As I was innocently driving down the FL Turnpike, for the Cleveland Clinic (restarting a cardiovascular clinical trial), I was assaulted by a story on NPR about how a progesterone gel was used to reduce premature births in women 'diagnosed' with a 'short cervix.' First, I think some of the girls on my basketball team should be diagnosed with 'short stature' and maybe we can get some kind of intervention. The conversion of physical characteristics into pathology is, itself, a pathology. But that isn't the part that got me.
In the course of the report, they stated that women with short cervix had rates of premature delivery of up to 50% and those that used the progesterone gel had a 45% reduction in premature births. Sounds great. So the story goes on to 'highlight' one woman who entered the trial and was in the group that had the active cream and delivered a full-term baby. The quote from NPR was the therapy 'worked.' Huh? How would they know she wasn't going to go to full-term without the drug? Huh? Science reporting is the only thing lazier than science itself. I mean, NPR? What are they trying to prove, that they are just as bad as commercial outfits?
Well, I had to look at the real numbers, to see what the likelihood of pre-term delivery in the study was and it was 23% of 229 women (in the control arm), meaning around 52 births.
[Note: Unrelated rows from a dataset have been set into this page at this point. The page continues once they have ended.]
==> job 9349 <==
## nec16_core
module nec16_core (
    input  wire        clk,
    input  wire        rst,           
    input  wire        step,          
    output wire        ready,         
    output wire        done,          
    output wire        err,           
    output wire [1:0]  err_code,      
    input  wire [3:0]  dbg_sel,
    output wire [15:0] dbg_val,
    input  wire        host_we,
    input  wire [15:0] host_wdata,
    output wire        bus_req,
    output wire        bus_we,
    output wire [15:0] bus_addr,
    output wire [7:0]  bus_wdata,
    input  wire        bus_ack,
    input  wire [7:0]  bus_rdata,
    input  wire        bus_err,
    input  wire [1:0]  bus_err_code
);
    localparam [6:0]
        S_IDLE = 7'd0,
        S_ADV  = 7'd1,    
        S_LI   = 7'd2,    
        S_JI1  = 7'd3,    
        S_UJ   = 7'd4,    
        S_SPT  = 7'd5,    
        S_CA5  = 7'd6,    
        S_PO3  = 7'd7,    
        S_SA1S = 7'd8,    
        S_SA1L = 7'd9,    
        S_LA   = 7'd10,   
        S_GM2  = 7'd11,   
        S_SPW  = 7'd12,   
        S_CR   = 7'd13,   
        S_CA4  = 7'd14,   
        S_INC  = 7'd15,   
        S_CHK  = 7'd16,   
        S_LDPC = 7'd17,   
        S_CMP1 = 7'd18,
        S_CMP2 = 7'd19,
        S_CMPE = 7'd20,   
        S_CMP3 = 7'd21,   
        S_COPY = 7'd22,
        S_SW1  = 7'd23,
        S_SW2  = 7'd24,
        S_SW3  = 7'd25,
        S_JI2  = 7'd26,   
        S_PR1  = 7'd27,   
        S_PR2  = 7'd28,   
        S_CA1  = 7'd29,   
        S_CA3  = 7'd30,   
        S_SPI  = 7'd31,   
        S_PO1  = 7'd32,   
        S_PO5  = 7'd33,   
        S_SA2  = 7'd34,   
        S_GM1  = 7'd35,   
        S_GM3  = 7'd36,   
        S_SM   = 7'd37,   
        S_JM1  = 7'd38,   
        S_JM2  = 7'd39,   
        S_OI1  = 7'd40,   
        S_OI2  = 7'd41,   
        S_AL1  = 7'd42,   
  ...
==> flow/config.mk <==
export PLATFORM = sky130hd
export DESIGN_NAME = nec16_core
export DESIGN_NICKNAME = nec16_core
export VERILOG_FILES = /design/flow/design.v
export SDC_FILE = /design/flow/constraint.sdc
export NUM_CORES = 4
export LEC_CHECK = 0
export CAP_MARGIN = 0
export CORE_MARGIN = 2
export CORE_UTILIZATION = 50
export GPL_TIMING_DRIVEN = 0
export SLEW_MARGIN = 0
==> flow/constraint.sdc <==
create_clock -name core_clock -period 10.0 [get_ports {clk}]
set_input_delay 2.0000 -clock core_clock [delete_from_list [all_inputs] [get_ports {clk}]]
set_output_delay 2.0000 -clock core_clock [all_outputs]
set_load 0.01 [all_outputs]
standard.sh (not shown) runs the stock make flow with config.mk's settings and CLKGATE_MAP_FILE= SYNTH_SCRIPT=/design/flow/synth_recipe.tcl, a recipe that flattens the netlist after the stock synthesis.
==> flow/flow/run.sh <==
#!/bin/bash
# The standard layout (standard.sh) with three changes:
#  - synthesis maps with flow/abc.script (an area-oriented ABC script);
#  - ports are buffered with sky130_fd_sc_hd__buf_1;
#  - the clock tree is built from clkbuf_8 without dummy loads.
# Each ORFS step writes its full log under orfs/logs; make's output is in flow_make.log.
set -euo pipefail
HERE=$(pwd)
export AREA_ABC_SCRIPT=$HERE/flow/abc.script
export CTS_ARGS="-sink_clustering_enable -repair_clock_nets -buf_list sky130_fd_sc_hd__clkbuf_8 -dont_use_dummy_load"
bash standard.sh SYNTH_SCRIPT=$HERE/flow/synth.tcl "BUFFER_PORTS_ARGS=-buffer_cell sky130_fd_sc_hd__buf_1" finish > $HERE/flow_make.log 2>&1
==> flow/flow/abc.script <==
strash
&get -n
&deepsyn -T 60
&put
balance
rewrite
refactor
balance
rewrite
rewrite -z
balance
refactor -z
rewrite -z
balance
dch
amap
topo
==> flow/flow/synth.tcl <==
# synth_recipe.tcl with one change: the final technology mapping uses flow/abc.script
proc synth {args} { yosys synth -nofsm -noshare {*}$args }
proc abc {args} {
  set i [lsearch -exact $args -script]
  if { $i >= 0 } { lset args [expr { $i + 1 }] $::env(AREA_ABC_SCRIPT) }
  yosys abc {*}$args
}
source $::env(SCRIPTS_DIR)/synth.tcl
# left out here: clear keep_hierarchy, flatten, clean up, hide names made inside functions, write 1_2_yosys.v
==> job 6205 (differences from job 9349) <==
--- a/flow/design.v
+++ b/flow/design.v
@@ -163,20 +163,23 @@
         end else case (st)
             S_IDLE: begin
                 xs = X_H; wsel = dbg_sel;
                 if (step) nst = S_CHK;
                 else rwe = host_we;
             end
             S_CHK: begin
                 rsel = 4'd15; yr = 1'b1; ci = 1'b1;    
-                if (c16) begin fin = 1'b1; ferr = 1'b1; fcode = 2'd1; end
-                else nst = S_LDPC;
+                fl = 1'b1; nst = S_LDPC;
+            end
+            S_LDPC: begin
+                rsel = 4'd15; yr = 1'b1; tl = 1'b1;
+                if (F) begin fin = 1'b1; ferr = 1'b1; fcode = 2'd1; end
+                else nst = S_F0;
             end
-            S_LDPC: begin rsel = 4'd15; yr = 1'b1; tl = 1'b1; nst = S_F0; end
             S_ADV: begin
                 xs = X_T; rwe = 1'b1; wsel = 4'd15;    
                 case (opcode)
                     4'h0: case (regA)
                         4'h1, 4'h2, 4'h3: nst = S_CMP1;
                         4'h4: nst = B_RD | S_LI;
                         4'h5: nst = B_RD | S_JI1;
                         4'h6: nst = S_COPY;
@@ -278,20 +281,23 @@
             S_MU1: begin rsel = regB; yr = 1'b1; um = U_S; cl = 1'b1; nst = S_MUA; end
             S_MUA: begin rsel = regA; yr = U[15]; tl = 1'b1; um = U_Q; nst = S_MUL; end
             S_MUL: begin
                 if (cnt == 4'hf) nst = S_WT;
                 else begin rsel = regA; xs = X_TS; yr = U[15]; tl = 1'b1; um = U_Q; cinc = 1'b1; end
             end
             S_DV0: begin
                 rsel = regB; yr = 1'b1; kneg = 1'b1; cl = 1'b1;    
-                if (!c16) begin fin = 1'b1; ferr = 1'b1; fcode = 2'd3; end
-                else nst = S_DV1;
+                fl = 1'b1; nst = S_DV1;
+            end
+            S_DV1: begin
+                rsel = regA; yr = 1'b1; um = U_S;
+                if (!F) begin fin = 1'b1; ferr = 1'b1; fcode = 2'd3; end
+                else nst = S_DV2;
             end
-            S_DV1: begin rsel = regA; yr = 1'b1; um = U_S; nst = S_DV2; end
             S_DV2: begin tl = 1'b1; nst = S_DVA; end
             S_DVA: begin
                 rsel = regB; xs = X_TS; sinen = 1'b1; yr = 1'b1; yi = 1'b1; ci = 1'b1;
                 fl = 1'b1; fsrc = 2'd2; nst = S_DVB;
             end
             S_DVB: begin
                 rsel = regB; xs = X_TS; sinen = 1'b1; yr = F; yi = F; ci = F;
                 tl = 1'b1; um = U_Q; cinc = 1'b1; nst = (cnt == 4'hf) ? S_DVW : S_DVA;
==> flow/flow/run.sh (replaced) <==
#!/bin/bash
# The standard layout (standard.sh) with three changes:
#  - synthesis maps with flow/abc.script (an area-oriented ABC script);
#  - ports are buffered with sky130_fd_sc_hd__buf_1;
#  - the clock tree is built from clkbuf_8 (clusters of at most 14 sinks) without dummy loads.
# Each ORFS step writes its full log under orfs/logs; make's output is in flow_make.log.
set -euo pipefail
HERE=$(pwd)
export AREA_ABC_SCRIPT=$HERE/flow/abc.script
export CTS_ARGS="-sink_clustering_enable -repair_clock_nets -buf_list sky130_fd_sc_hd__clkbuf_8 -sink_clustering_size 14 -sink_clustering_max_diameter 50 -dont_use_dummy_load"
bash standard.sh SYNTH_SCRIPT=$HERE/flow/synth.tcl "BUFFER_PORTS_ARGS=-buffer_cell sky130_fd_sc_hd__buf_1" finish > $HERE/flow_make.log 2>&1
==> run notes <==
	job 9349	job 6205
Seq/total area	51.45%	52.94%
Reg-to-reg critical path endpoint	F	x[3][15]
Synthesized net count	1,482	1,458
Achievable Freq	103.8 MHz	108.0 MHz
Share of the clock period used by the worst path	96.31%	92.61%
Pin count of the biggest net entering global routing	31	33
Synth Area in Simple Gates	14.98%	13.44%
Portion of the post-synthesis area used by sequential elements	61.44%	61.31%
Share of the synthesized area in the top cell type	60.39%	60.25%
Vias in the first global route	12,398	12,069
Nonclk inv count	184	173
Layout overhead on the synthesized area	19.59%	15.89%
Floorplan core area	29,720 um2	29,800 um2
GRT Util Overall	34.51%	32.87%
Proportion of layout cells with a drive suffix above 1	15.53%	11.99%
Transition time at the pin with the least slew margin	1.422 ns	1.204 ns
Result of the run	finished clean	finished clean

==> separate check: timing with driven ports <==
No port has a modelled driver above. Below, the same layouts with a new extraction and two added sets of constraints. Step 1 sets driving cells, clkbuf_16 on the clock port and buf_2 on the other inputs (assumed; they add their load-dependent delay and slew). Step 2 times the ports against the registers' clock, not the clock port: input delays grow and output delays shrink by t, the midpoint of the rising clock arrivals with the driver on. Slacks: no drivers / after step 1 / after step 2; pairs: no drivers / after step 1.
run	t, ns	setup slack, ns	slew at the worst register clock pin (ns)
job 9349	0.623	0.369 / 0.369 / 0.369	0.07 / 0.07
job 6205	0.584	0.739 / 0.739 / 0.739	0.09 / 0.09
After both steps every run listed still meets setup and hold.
Source: an optimization exercise on an open RTL-to-GDS flow (aim: small area, a short achievable clock period and few clock cycles per item). Production flows keep margins and buffers that such runs may drop. The RTL was checked by simulation tests, not by an equivalence proof against the original design. No activity file was given, so power comes from the tool's default toggle rates.

[flow/config.mk]
export PLATFORM = sky130hd
export DESIGN_NAME = ammod
export DESIGN_NICKNAME = ammod
export VERILOG_FILES = /design/flow/design.v
export SDC_FILE = /design/flow/constraint.sdc
export NUM_CORES = 4
export LEC_CHECK = 0
export CAP_MARGIN = 20
export CORE_MARGIN = 2
export CORE_UTILIZATION = 40
export PLACE_DENSITY = 0.6
export SLEW_MARGIN = 20
[flow/constraint.sdc]
create_clock -name core_clock -period 24.0 [get_ports {clk}]
set_input_delay 4.8000 -clock core_clock [delete_from_list [all_inputs] [get_ports {clk}]]
set_output_delay 4.8000 -clock core_clock [all_outputs]
set_load 0.01 [all_outputs]
[flow/design.v]
module ammod_fmul (
    input  wire [31:0] a,
    input  wire [31:0] b,
    output reg  [31:0] y
);
    localparam [31:0] QNAN = 32'h7FC00000;
    wire        sa = a[31], sb = b[31];
    wire [7:0]  ea = a[30:23], eb = b[30:23];
    wire [22:0] fa = a[22:0],  fb = b[22:0];
    wire a_nan  = (ea == 8'hFF) && (fa != 0);
    wire b_nan  = (eb == 8'hFF) && (fb != 0);
    wire a_inf  = (ea == 8'hFF) && (fa == 0);
    wire b_inf  = (eb == 8'hFF) && (fb == 0);
    wire a_zero = (ea == 8'h00) && (fa == 0);
    wire b_zero = (eb == 8'h00) && (fb == 0);
    wire sy     = sa ^ sb;
    wire [23:0] ma = {ea != 0, fa};
    wire [23:0] mb = {eb != 0, fb};
    reg  [4:0]  lza, lzb;
    integer i;
    always @* begin
        lza = 0;
        for (i = 0; i < 24; i = i + 1) if (ma[i]) lza = 5'd23 - i[4:0];
        lzb = 0;
        for (i = 0; i < 24; i = i + 1) if (mb[i]) lzb = 5'd23 - i[4:0];
    end
    wire [23:0] na = ma << lza;
    wire [23:0] nb = mb << lzb;
    wire signed [10:0] xa = (ea == 0) ? 11'sd1 - $signed({6'd0, lza}) : $signed({3'd0, ea});
    wire signed [10:0] xb = (eb == 0) ? 11'sd1 - $signed({6'd0, lzb}) : $signed({3'd0, eb});
    wire [47:0] p  = na * nb;                      
    wire [47:0] pn = p[47] ? p : {p[46:0], 1'b0};  
    wire signed [10:0] er = xa + xb - 11'sd127 + $signed({10'd0, p[47]});
    wire signed [10:0] dsh = 11'sd1 - er;
    reg  [47:0] pm;
    reg         stk;
    reg  [7:0]  ef;
    always @* begin
        if (er >= 11'sd1) begin
            pm  = pn;
            stk = 1'b0;
            ef  = er[7:0];
        end else if (dsh >= 11'sd48) begin
            pm  = 48'd0;
            stk = |pn;
            ef  = 8'd0;
        end else begin
            pm  = pn >> dsh[5:0];
            stk = |(pn & ~({48{1'b1}} << dsh[5:0]));
            ef  = 8'd0;
        end
    end
    wire        g   = pm[23];
    wire        s   = stk | (|pm[22:0]);
    wire        rup = g & (s | pm[24]);
    wire [30:0] mag = {ef, pm[46:24]} + {30'd0, rup};
    always @* begin
        if (a_nan || b_nan || (a_inf && b_zero) || (b_inf && a_zero))
            y = QNAN;
        else if (a_inf || b_inf)
            y = {sy, 8'hFF, 23'd0};
        else if (a_zero || b_zero)
            y = {sy, 31'd0};
        else if (er >= 11'sd255)
            y = {sy, 8'hFF, 23'd0};
        else
            y = {sy, mag};
    end
endmodule
Background: an optimization exercise with open tools, aiming at small area, a short achievable clock period and few clock cycles per item. Do not read the settings as production practice. Where RTL was checked, it was by simulation tests only, not by an equivalence proof against the original.

==> flow/design.v <==
module cifrari_add32 (
    input  wire [31:0] a,
    input  wire [31:0] b,
    input  wire        ci,
    output wire [31:0] s
);
    wire [31:0] p = a ^ b;
    wire [31:0] g0 = a & b;
    wire [31:0] gl [0:5];
    wire [31:0] pl [0:5];
    assign gl[0] = {g0[31:1], g0[0] | (p[0] & ci)};
    assign pl[0] = p;
    genvar k, i;
    generate
        for (k = 0; k < 5; k = k + 1) begin : lvl
            for (i = 0; i < 32; i = i + 1) begin : bit_
                if ((i >> k) & 1) begin : comb
                    localparam integer J = ((i >> k) << k) - 1;
                    assign gl[k+1][i] = gl[k][i] | (pl[k][i] & gl[k][J]);
                    assign pl[k+1][i] = pl[k][i] & pl[k][J];
                end else begin : pass
                    assign gl[k+1][i] = gl[k][i];
                    assign pl[k+1][i] = pl[k][i];
                end
            end
        end
    endgenerate
    assign s = p ^ {gl[5][30:0], ci};
endmodule
module cifrari_perm (
    input  wire         clk,
    input  wire         rst,
    input  wire         in_valid,
    output wire         in_ready,
    input  wire [511:0] in_block,
    output wire         out_valid,
    output wire [511:0] out_block
);
    function automatic [31:0] rotl11(input [31:0] v); rotl11 = {v[20:0], v[31:21]}; endfunction
    function automatic [31:0] rotl17(input [31:0] v); rotl17 = {v[14:0], v[31:15]}; endfunction
    function automatic [31:0] rotl13(input [31:0] v); rotl13 = {v[18:0], v[31:19]}; endfunction
    function automatic [31:0] rotl7 (input [31:0] v); rotl7  = {v[24:0], v[31:25]}; endfunction
    reg  [511:0] r1;           
    reg  [511:0] r2;           
    reg  [511:0] r3;           
    reg          busy1, busy2, busy3, done1;
    reg          rdy;          
    reg  [5:0]   cnt1, cnt2, cnt3;   
    wire [511:0] s1, s2, s3;   
    wire [511:0] p3;           
    genvar g, r, j;
    generate
        for (g = 0; g < 4; g = g + 1) begin : mix
            wire [31:0] a  = r1[32*(g     ) +: 32];
            wire [31:0] b  = r1[32*(g +  4) +: 32];
            wire [31:0] c  = r1[32*(g +  8) +: 32];
            wire [31:0] d  = r1[32*(g + 12) +: 32];
            wire [31:0] nc = ~c;
            wire [31:0] a1, b1;
            cifrari_add32 u_a1 (.a(a), .b(b), .ci(1'b0), .s(a1));
            cifrari_add32 u_b1 (.a(b), .b(nc), .ci(1'b1), .s(b1));
            assign s1[32*(g     ) +: 32] = a1;
            assign s1[32*(g +  4) +: 32] = rotl17(b1);
            assign s1[32*(g +  8) +: 32] = rotl11(nc);        
            assign s1[32*(g + 12) +: 32] = d ^ a1;            
            wire [31:0] xa = r2[32*(g     ) +: 32];
            wire [31:0] xb = r2[32*(g +  4) +: 32];
            wire [31:0] xc = r2[32*(g +  8) +: 32];
            wire [31:0] xd = r2[32*(g + 12) +: 32];
            wire [31:0] a2, d2;
            cifrari_add32 u_a2 (.a(xa), .b(xc), .ci(1'b1), .s(a2));    
            cifrari_add32 u_d2 (.a(xd), .b(xb), .ci(1'b0), .s(d2));    
            assign s2[32*(g     ) +: 32] = ~rotl13(a2);       
            assign s2[32*(g +  4) +: 32] = ~(xb ^ d2);        
            assign s2[32*(g +  8) +: 32] = xc ^ xd;           
            assign s2[32*(g + 12) +: 32] = d2;
            wire [31:0] ya = r3[32*(g     ) +: 32];
            wire [31:0] yb = r3[32*(g +  4) +: 32];
            wire [31:0] yc = r3[32*(g +  8) +: 32];
            wire [31:0] yd = r3[32*(g + 12) +: 32];
            wire [31:0] ds = yd ^ yc ^ ya;
            wire [31:0] dc = (yd & yc) | (yd & ya) | (yc & ya);
            wire [31:0] bs = yb ^ yc ^ ya;
            wire [31:0] bc = (yb & yc) | (yb & ya) | (yc & ya);
            wire [31:0] d3, nb4, c4;
            cifrari_add32 u_d3 (.a(ds), .b({dc[30:0], 1'b1}), .ci(1'b1), .s(d3));
            cifrari_add32 u_b4 (.a(bs), .b({bc[30:0], 1'b1}), .ci(1'b1), .s(nb4));
            cifrari_add32 u_c4 (.a(yb), .b(32'd0), .ci(1'b1), .s(c4));
            assign s3[32*(g     ) +: 32] = ~(ya ^ d3);
            assign s3[32*(g +  4) +: 32] = ~nb4;
            assign s3[32*(g +  8) +: 32] = c4;
            assign s3[32*(g + 12) +: 32] = rotl7(d3);
        end
        for (r = 0; r < 4; r = r + 1) begin : prow
            for (j = 0; j < 4; j = j + 1) begin : pcol
                assign p3[32*(4*r + j) +: 32] = s3[32*(4*r + ((r - j + 4) % 4)) +: 32];
            end
        end
    endgenerate
    wire free3 = !busy3;
    always @(posedge clk) begin
        r2 <= s1;
        r3 <= s2;
        r1 <= free3 ? in_block : p3;
    end
    always @(posedge clk) begin
        if (rst) begin
            busy1 <= 1'b0;
            busy2 <= 1'b0;
            rdy   <= 1'b1;
            busy3 <= 1'b0;
            done1 <= 1'b0;
        end else begin
            busy2 <= busy1 && !done1;
            busy3 <= busy2;
            rdy   <= !busy2;
            busy1 <= free3 ? in_valid : busy3;
            done1 <= busy3 && (cnt3 == 6'd39);
        end
    end
    always @(posedge clk) begin
        cnt2 <= cnt1;
        cnt3 <= cnt2;
        cnt1 <= free3 ? 6'd0 : cnt3 + 6'd1;
    end
    assign in_ready  = rdy;
    assign out_valid = done1;
    assign out_block = r1;
endmodule
export LEC_CHECK = 0
export CAP_MARGIN = 40
export CORE_MARGIN = 2
export CORE_UTILIZATION = 60
export CTS_CLUSTER_DIAMETER = 80
export CTS_CLUSTER_SIZE = 20
export PLACE_DENSITY = 0.7
export SETUP_SLACK_MARGIN = 0.3
export SLEW_MARGIN = 40
create_clock -name core_clock -period 14.5 [get_ports {clk}]
standard.sh (not shown) runs the stock make flow with config.mk's settings and CLKGATE_MAP_FILE= SYNTH_SCRIPT=/design/flow/synth_recipe.tcl, a recipe that flattens the netlist after the stock synthesis.
==> flow/flow/run.sh <==
#!/bin/bash
set -euo pipefail
MARGIN=10.1
bash standard.sh SETUP_SLACK_MARGIN=$MARGIN \
    "BUFFER_PORTS_ARGS=-buffer_cell sky130_fd_sc_hd__buf_1" \
    finish > standard.log 2>&1
The starting point passed the timing, DRC and antenna checks.
Testbench counts at the start, summed over its fixed seeds: cycles 21,640, items 512.
==> next run, changes <==
==> flow/flow/run.sh (replaced) <==
#!/bin/bash
set -euo pipefail
MARGIN=10.3
bash standard.sh SETUP_SLACK_MARGIN=$MARGIN \
    "BUFFER_PORTS_ARGS=-buffer_cell sky130_fd_sc_hd__buf_1" \
    finish > standard.log 2>&1
Settings changed: CORE_UTILIZATION 60 to 65, PLACE_DENSITY 0.7 to 0.75.
What happened: Design area grows by 2.0%. Global-route usage rises by 2.9 points. Routed wire length fell by 2.2%.


cifrari_perm, a different RTL version from the one above (not shown whole).
For scale: ~8200 cells after synthesis, roughly 1600 flip-flops, ~0.082 mm² of cells after synthesis.
Settings: LEC_CHECK=0, CAP_MARGIN=40, CORE_MARGIN=2, CORE_UTILIZATION=50, CTS_CLUSTER_DIAMETER=80, CTS_CLUSTER_SIZE=20, PLACE_DENSITY=0.6, SETUP_SLACK_MARGIN=0.3, SLEW_MARGIN=40; clock period 14.5 ns.
==> flow/flow/run.sh <==
#!/bin/bash
set -euo pipefail
MARGIN=10.0
bash standard.sh SETUP_SLACK_MARGIN=$MARGIN \
    "BUFFER_PORTS_ARGS=-buffer_cell sky130_fd_sc_hd__buf_1" \
    finish > standard.log 2>&1
The baseline produced a clean layout.
Testbench counts at the start, summed over its fixed seeds: cycles 21,640, items 512.
Edit:
--- a/flow/flow/run.sh
+++ b/flow/flow/run.sh
@@ -3 +3 @@
-MARGIN=10.0
+MARGIN=10.15
- CORE_UTILIZATION: 50 -> 60
- PLACE_DENSITY: 0.6 -> 0.7
After rerunning: Via count came out higher slightly. Clock skew drops by 0.012 ns. Global-route usage is higher by 6.5 points. Sequential share of layout area grows by 0.76 points.


cifrari_perm, a different RTL version from the one above (not shown whole).
Size: roughly 1600 flip-flops, roughly 1000 I/O pins, roughly 82000 µm² of cells after synthesis.
export LEC_CHECK = 0
export CAP_MARGIN = 40
export CORE_MARGIN = 2
export CORE_UTILIZATION = 50
export CTS_BUF_LIST = sky130_fd_sc_hd__clkbuf_8
export PLACE_DENSITY = 0.6
export SETUP_SLACK_MARGIN = 0.3
export SLEW_MARGIN = 40
create_clock -name core_clock -period 14.5 [get_ports {clk}]
==> flow/flow/run.sh <==
#!/bin/bash
set -euo pipefail
MARGIN=10.5
bash standard.sh SETUP_SLACK_MARGIN=$MARGIN \
    "BUFFER_PORTS_ARGS=-buffer_cell sky130_fd_sc_hd__buf_1" \
    finish > standard.log 2>&1
Edit:
==> flow/flow/run.sh (replaced) <==
#!/bin/bash
set -euo pipefail
MARGIN=10.5
bash standard.sh SETUP_SLACK_MARGIN=$MARGIN finish > standard.log 2>&1
Settings changed: CORE_UTILIZATION 50 to 30, CTS_BUF_LIST sky130_fd_sc_hd__clkbuf_8 to unset, PLACE_DENSITY 0.6 to 0.5.
Result:
- first-iteration DRC count went down by about a fifth
- setup slack improved by 0.13 ns
- design area went up by a few percent
- worst hold slack got worse by 0.0044 ns
- area after synthesis is unchanged
- routed wire length went up by about a fifth
- die area went up by well over a third
- via count went down by a few percent
No run of this note included a check of the RTL's function; only the layout flow was run.

-- port drivers added, routing unchanged --
The flow's constraints put no driver on any port. The routed layouts listed below were extracted and timed again, unchanged, in two steps. Step 1 sets driving cells, clkbuf_16 on the clock port and buf_2 on the other inputs (assumed; they add their load-dependent delay and slew). Step 2 adds t to the input delays and takes it off the output delays; t is the mean of the earliest and latest rising clock arrival at the registers after step 1. Input paths then give back, and output paths get back, about the clock's delay inside the block. a / b / c = ideal ports / drivers / drivers and shift; a / b = the first two.
run | t (ns) | slack for setup (ns) | hold slack, ns | clock arrival spread, ns | slew at the worst register clock pin (ns)
the first run of note 1 | 0.848 | 10.053 / 9.965 / 10.080 | 0.330 / 0.330 / 0.330 | 0.042 / 0.042 | 0.09 / 0.09
the second run of note 1 | 0.809 | 10.096 / 10.056 / 10.096 | 0.328 / 0.328 / 0.328 | 0.027 / 0.027 | 0.10 / 0.10
the first run of note 2 | 0.837 | 9.962 / 9.870 / 10.112 | 0.331 / 0.331 / 0.331 | 0.043 / 0.043 | 0.10 / 0.10
the second run of note 2 | 0.839 | 10.107 / 10.013 / 10.232 | 0.334 / 0.334 / 0.334 | 0.030 / 0.030 | 0.09 / 0.09
the first run of note 3 | 1.139 | 9.873 / 9.775 / 10.450 | 0.326 / 0.326 / 0.326 | 0.087 / 0.087 | 0.07 / 0.07
the second run of note 3 | 0.972 | 10.007 / 9.897 / 9.952 | 0.322 / 0.322 / 0.322 | 0.069 / 0.069 | 0.07 / 0.07
After both steps setup and hold are still met in every run listed. The setup slack of the second run of note 3, which loses most, moves by -0.110 ns with the drivers and by -0.055 ns with both steps.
Also means the majority of women with the diagnosis of 'short cervix' don't have premature babies. And in the treatment arm (same number of women, I think), about 32 women have pre-term deliveries, despite the drug. So that means the drug 'prevented' about 20 pre-term births out of 229 total births. I mean not bad, but hardly earth shattering, especially for the horribly misleading commentary about the woman who they followed.
Good news for the pharmaceutical company is that soon all the women in the US with 'short cervix' will get this drug, even though the vast majority will not benefit and there will still be lots of pre-term births. Oh, and we will all pay the millions necessary to implement the therapy. But that's the way we apparently like it.